I shifted down in my seat as he poured. Suddenly I felt sure that everyone knew I was full of it—that clearly, none of these rich people believed that I was really some well-to-do son of a paper manufacturer. Just as they didn’t believe that Mark was in any way sober, or that Betsy Littleford’s father was really away on business, or that her brother was sure to recover in a few weeks.

“Time for the waltz,” Betsy said, suddenly removing her napkin from her lap.

“Waltz? Like,
the waltz
waltz?” I mumbled, struggling to stand on my suddenly shaky legs. Rodrigo was trying to help Suzanne get Mark to his feet, and no one was looking at us. I leaned in as close as I dared. “I don’t know
how
.”

“The boys are
all
disasters. Just try to look like you’re leading.”

So we stepped out onto the dance floor with the others, and the girls prodded their partners so as to form a wide circle. The stiff-looking Mr. Isherwood made some sort of announcement regarding the sponsored charity, and then there was a crash of music and Betsy beckoned with her right hand for me to extend my left. I did so, shifting all my weight onto my right foot as she took it. She then drew herself in against me, slightly to my right, so that just half of her pressed up against just half of me. I half passed out.

Betsy guided my right hand to the smooth skin below her shoulder blade, and placed her right hand into my left and held it out high, opposite my neck. Then, through what I can only assume was girl sorcery, she began to move her feet in such a way that my feet knew just where to go.

“One, two, three,” she whispered into my ear. “Forward, side, together.” And we began to revolve around the floor, like a clock’s hands in reverse, spinning around our own axis like two sides of one moon.

“I had no idea you were an actor,” she said. “How unexpected.”

“Oh, no. I just made all that up,” I said quickly. “About me and Billy.”

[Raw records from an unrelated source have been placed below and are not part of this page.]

### src/rtl/operand_unpacker.sv
// Splits a packed word into ELEM_W-wide elements and emits them one per
// output handshake, element 0 first, with a zero-bubble reload on the final element.
module operand_unpacker #(
  parameter  int unsigned WORD_W = 32,
  parameter  int unsigned ELEM_W = 8,
  localparam int unsigned N      = WORD_W / ELEM_W,
  localparam int unsigned CW     = $clog2(N) + 1
) (
  input  logic              clk_i,
  input  logic              rst_ni,
  input  logic [WORD_W-1:0] in_data_i,
  input  logic [CW-1:0]     in_nelem_i,
  input  logic              in_last_i,
  input  logic              in_valid_i,
  output logic              in_ready_o,
  output logic [ELEM_W-1:0] out_elem_o,
  output logic              out_last_o,
  output logic              out_valid_o,
  input  logic              out_ready_i,
  output logic              busy_o
);

  localparam int unsigned IW = CW - 1;

  localparam logic [0:0] EMPTY  = 1'b0;
  localparam logic [0:0] UNPACK = 1'b1;

  if ((WORD_W % ELEM_W) != 0 || N < 2) begin : g_bad_params
    $error("operand_unpacker: WORD_W must be a multiple of ELEM_W with at least 2 elements");
  end

  logic [0:0]        r_state;
  logic [WORD_W-1:0] r_word;
  logic [CW-1:0]     r_cnt;
  logic [IW-1:0]     r_idx;
  logic              r_last;

  logic [ELEM_W-1:0] w_elems [N];
  logic              w_unpack;
  logic              w_final;
  logic              w_in_fire;
  logic              w_out_fire;
  logic [CW-1:0]     w_nelem;

  for (genvar k = 0; k < N; k++) begin : g_elems
    assign w_elems[k] = r_word[k*ELEM_W +: ELEM_W];
  end

  assign w_unpack   = (r_state == UNPACK);
  assign w_final    = ({1'b0, r_idx} == (r_cnt - CW'(1)));
  assign w_out_fire = w_unpack && out_ready_i;
  assign w_in_fire  = in_valid_i && in_ready_o;
  assign w_nelem    = (in_nelem_i == '0 || in_nelem_i > CW'(N)) ? CW'(N) : in_nelem_i;

  // Ready depends only on held state and out_ready_i, never on the input side.
  assign in_ready_o  = !w_unpack || (out_ready_i && w_final);
  assign out_valid_o = w_unpack;
  assign out_last_o  = w_unpack && w_final && r_last;
  assign busy_o      = w_unpack;
  // Word and idx are left untouched on the return to EMPTY so the output holds.
  assign out_elem_o  = w_elems[r_idx];

  always_ff @(posedge clk_i) begin
    if (!rst_ni) begin
      r_state <= EMPTY;
      r_word  <= '0;
      r_cnt   <= '0;
      r_idx   <= '0;
      r_last  <= 1'b0;
    end else if (w_in_fire) begin
      r_state <= UNPACK;
      r_word  <= in_data_i;
      r_cnt   <= w_nelem;
      r_idx   <= '0;
      r_last  <= in_last_i;
    end else if (w_out_fire) begin
      if (w_final) begin
        r_state <= EMPTY;
      end else begin
        r_idx <= r_idx + IW'(1);
      end
    end
  end

endmodule

### config.mk
export PLATFORM = sky130hd
export DESIGN_NAME = operand_unpacker
export DESIGN_NICKNAME = d
export VERILOG_FILES = /design/src/rtl/operand_unpacker.sv
export SDC_FILE = /design/constraint.sdc
export NUM_CORES = 1
export LEC_CHECK = 0
export CORE_MARGIN = 4
export CORE_UTILIZATION = 25
export DETAILED_ROUTE_END_ITERATION = 10
export GPL_ROUTABILITY_DRIVEN = 1
export PLACE_DENSITY = 0.52
export SLEW_MARGIN = 30
export SYNTH_ARGS = -nofsm -noshare
export SYNTH_HDL_FRONTEND = slang
export SYNTH_SLANG_ARGS = --single-unit
### constraint.sdc
create_clock -name clk_i -period 2.55 [get_ports clk_i]
set_clock_uncertainty 0.2 [all_clocks]
set_input_delay 0.51 -clock clk_i [delete_from_list [all_inputs] [get_ports clk_i]]
set_output_delay 0.51 -clock clk_i [all_outputs]
set_load 0.005 [all_outputs]
==> impl_metrics.env <==
export IMPL_status="completed"
export IMPL_postSynthCellCount=204
export IMPL_synth_top_area_share_pct=40.1
export IMPL_path_clk_slew_ns=0.07
export IMPL_vias=1561
export IMPL_timing_rr_end="r_word[9]$_SDFFE_PN0P_"
export IMPL_yosys_top_cells_count="71 x nand2_1, 39 x dfxtp_1, 36 x mux2i_1"
export IMPL_timing_final_crit_share_pct=98.4
export IMPL_ys_types=29
export IMPL_via_per_inst=4.32
export IMPL_critPathMaxFanout=2
export IMPL_place_inst=350
export IMPL_core_um2=7410
export IMPL_rsz0062_at_grt="yes"
export IMPL_max_cap_viol_count=0
export IMPL_cts_hold_buf=0
export IMPL_firstDrtPassIters=4
export IMPL_ys_flop_type="dfxtp_1"
export IMPL_period_needed_ns=2.51
export IMPL_antenna_found_initial=0
export IMPL_layoutNonFillerInstCount=361
export IMPL_min_to="r_last$_SDFFE_PN0P_"
export IMPL_io_pins=52
export IMPL_grt_use_met3_pct=2.81
export IMPL_io_buffers=51
export IMPL_die_x_um=96.3
export IMPL_grt_pass1_vias=1524
export IMPL_cp_slowest_stage_delay_ns=0.33
export IMPL_r2r_start="r_cnt[0]$_SDFFE_PN0P_"
export IMPL_critical_path_buf_inv_count=4
export IMPL_dpl_hpwl_mm=3.06
export IMPL_syn_cell_area_um2=1950
export IMPL_synth_area_leader_cell="dfxtp_1"
export IMPL_wl_per_cell_um=12.7
export IMPL_initialDrtViolationCount=52
export IMPL_place_congestion=0.719
export IMPL_worstHoldPathType="flop to flop"
export IMPL_seq_area_frac_synth_pct=40.1
export IMPL_grt_util_met2_pct=15.4
export IMPL_pwr_density_cell_nw_per_um2=537
export IMPL_dieHeight_um=96.3
export IMPL_nets=303
export IMPL_dieArea_um2=9270
export IMPL_peakVddDrop_v=0.000174
export IMPL_cpMostUsedCell="buf_4"
export IMPL_drv_slew=0
export IMPL_syn_area_per_cell_um2=9.55
export IMPL_hold_start="r_last$_SDFFE_PN0P_"
export IMPL_hold_depth=2
export IMPL_critPathTopFamily="buffers and inverters"
export IMPL_relSlewSlack_pct=79.0
export IMPL_cp_arrival_ns=1.80
export IMPL_wirelength_mm=4.57
export IMPL_route_detailed_drc=0
export IMPL_grt_max_degree=75
export IMPL_fmax_mhz=399
export IMPL_syn2layout_area_growth_pct=42.0
export IMPL_path_cells="inv_1, ha_4, xnor2_2, nor3_1, buf_4, buf_4, and3_1, clkdlybuf4s15_1"
export IMPL_crit_slowest_cell="dfxtp_2"
export IMPL_grt_pass1_wl_mm=7.44
export IMPL_yosys_warnings=0
export IMPL_worst_r2r_path_depth=7
export IMPL_required_ns=1.84
export IMPL_synth_area_leaders="dfxtp_1 40%, mux2i_1 18%, nand2_1 14%"
export IMPL_syn_nets=246
export IMPL_ys_ff_latch=39
export IMPL_r2r_slack_ns=0.40
export IMPL_clockBufferDepth=2
export IMPL_ant_nets=0
export IMPL_antenna_cells=0
export IMPL_drive_gt1_share_pct=14.5
export IMPL_yosysMostFrequentCell="nand2_1"
export IMPL_finalSetupViolations=0
export IMPL_std_cell_rows=31
export IMPL_root_buffer="clkbuf_8"
export IMPL_finalHoldViolCount=0
export IMPL_power_leakage_nw=1.14
export IMPL_start_util_pct=26.3
export IMPL_clock_sinks=39
export IMPL_fillers=763
export IMPL_synth_edf_count=0
export IMPL_place_area_um2=2590
export IMPL_design_area_um2=2770
export IMPL_worst_slew_pin_slew_ns=0.316
export IMPL_grt_met1_usage_pct=14.5
export IMPL_worst_setup_path_type="flop to primary output"
export IMPL_cp_end_kind="primary output"
export IMPL_ys_async_sr_fraction_pct=0
export IMPL_grt_overflow=0
export IMPL_cts_htree_levels=2
export IMPL_start_kind="flop"
export IMPL_power_mw=1.49
export IMPL_clkLatencyLatePin_ns=0.29
export IMPL_cts_buffers=5
export IMPL_cts_tree="built"
export IMPL_track_usage_pct=10.5
export IMPL_grt_busiest_layer="met2"
-- per-stage QoR --
stage / util, % / hold slack (ns) / setup slack (ns) / setup TNS, ns
finish: 37.3 / 0.255 / 0.0406 / 0
global route: 37.3 / 0.271 / -0.0526 / -0.0526
CTS: 36.9 / 0.259 / -0.0747 / -0.0747
detailed placement: 35.0 / 0.244 / 0.0383 / 0
global placement: 35.0 / 0.239 / 0.0591 / 0
floorplan: - / 0.230 / 0.506 / 0
-- placed cells by master, fill, tap and decap left out, types with 3 or more instances in the layout --
| master | n |
|---|---|
| buf_4 | 11 |
| clkbuf_8 | 5 |
| clkdlybuf4s50_1 | 44 |
| dfxtp_1 | 37 |
| dlymetal6s2s_1 | 3 |
| inv_1 | 6 |
| mux2i_1 | 36 |
| mux4_2 | 8 |
| nand2_1 | 71 |
| nand2b_1 | 3 |
| nand3b_1 | 4 |
-- flip-flops by register name, summed over array words and instances, names as in the netlist --
signal,count
r_word,32
r_cnt,3
r_idx,2
busy_o,1
r_last,1
-- area by class of cell --
| class | instances | area, um^2 | area share [%] |
|---|---|---|---|
| multi-input cells | 144 | 1070 | 38.8 |
| flip-flops and latches | 39 | 786 | 28.4 |
| repair buffers | 65 | 648 | 23.4 |
| well taps | 99 | 124 | 4.48 |
| clock buffers | 5 | 68.8 | 2.49 |
| clock inverters | 3 | 43.8 | 1.58 |
| inverters | 6 | 22.5 | 0.814 |
-- logic make-up after synthesis --
group	after synthesis	share of synthesized area, %
compound gates	10	4.18
xor+xnor	4	1.80
fa+ha+maj	2	1.28
buf+inv	21	6.42
flops	39	40.1
mux	44	27.7
simple gates	84	18.5
-- report_power, final --
part           internal, mW  total [mW]  switching [mW]
combinational         0.176       0.293           0.117
clock                 0.292       0.521           0.229
sequential            0.649       0.672          0.0230
-- worst max-delay path by stage --
stage	from	endpoint	slack, ns	cells after the start
after CTS	r_cnt[0]$_SDFFE_PN0P_	out_last_o	-0.07	8
after global routing	r_cnt[0]$_SDFFE_PN0P_	out_last_o	-0.05	8
after detailed placement	r_cnt[0]$_SDFFE_PN0P_	out_last_o	0.04	7
final	r_cnt[0]$_SDFFE_PN0P_	out_last_o	0.04	8
after floorplan	r_cnt[0]$_SDFFE_PN0P_	out_last_o	0.51	5
after global placement	r_cnt[0]$_SDFFE_PN0P_	out_last_o	0.06	7
-- worst min-delay path, delay by kind of cell, from the launching register on --
family        cells  cell delay (ns)
mux               1             0.05
flops             1             0.31
simple gates      1             0.05
-- per-layer routing --
| layer | up-vias | routed length, um |
|---|---|---|
| li1 | 804 | - |
| met1 | 712 | 2190 |
| met2 | 38 | 2000 |
| met3 | 7 | 303 |
| met4 | 0 | 76 |
| met5 | - | 0 |
-- repair_timing --
item                                   in CTS  in global routing
resized for setup                           9                  5
endpoints found under the hold margin       0                  0
setup buffers                               1                  2
cloned                                      0                  0
pin swaps                                   1                  1
setup endpoints to repair                  10                  9
No activity file was read; power rests on OpenSTA's default activity.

“Exactly,” she said. “Very funny.”

But her amusement was silent. Just between us.

“It’s very hard to tell with you,” I said.

I smiled. She didn’t. We waltzed.

“Did
you
know,” she said drily, “that the waltz was originally a peasant dance? And that Viennese nobles initially were
shocked
by the indecency of dancing so closely?”

“I did
not
know that.”

“You should try taking debutante classes. For a
year
. And I’ll peek out of a kitchen window and watch
you
every Sunday.”

Before I could decide if she was joking or upset, the song came to its end and she began to pull away from me. “Thanks for filling in.
Walter
.”

The mothers were all on their feet as we came back to the table. Mark White, somewhat dizzier from all the waltzing, was vomiting semi-raw tuna and well-massaged cow meat all over the table, along with about a quart of Jack Daniel’s.

“He’s hardly slept since Billy’s accident,” Mrs. White apologized before the flow had even ceased. “It wasn’t your
fault
, dear . . . ”

Suzanne was anxiously trying to get Mark to the bathroom, but the large boy had gone limp, and she could barely lift him. Before I knew it, Rodrigo was on the scene.

“Please,” he said sweetly, “allow me to assist you, ma’am.” Suzanne looked at him—possibly for the first time realizing that he was the same boy whom she’d seen leering at her out of the kitchen window—and then without a word slid aside so that Rodrigo could get Mark to his feet and then to the bathroom.

Understandably, the whole incident had put everybody off, and Mrs. Littleford, sensing that the evening would go only downhill from here, tapped Betsy on the hand and said, “Come, dear. Visiting hours will be over at ten. We’re expected back.”

“Walter and I need to say good-bye to the Von Porters,” Betsy said, her face showing nothing—no resignation, no urgency.

“So,” I said, thinking,
So that was it then
, as we walked away, in the direction of the Von Porters. But as soon as she had escaped her mother’s sight, Betsy began to move quickly toward a set of double doors that led to the sculpture garden. Before I knew it, we were outside. Thick clouds had moved in from the south, covering the full moon like a wash of ink.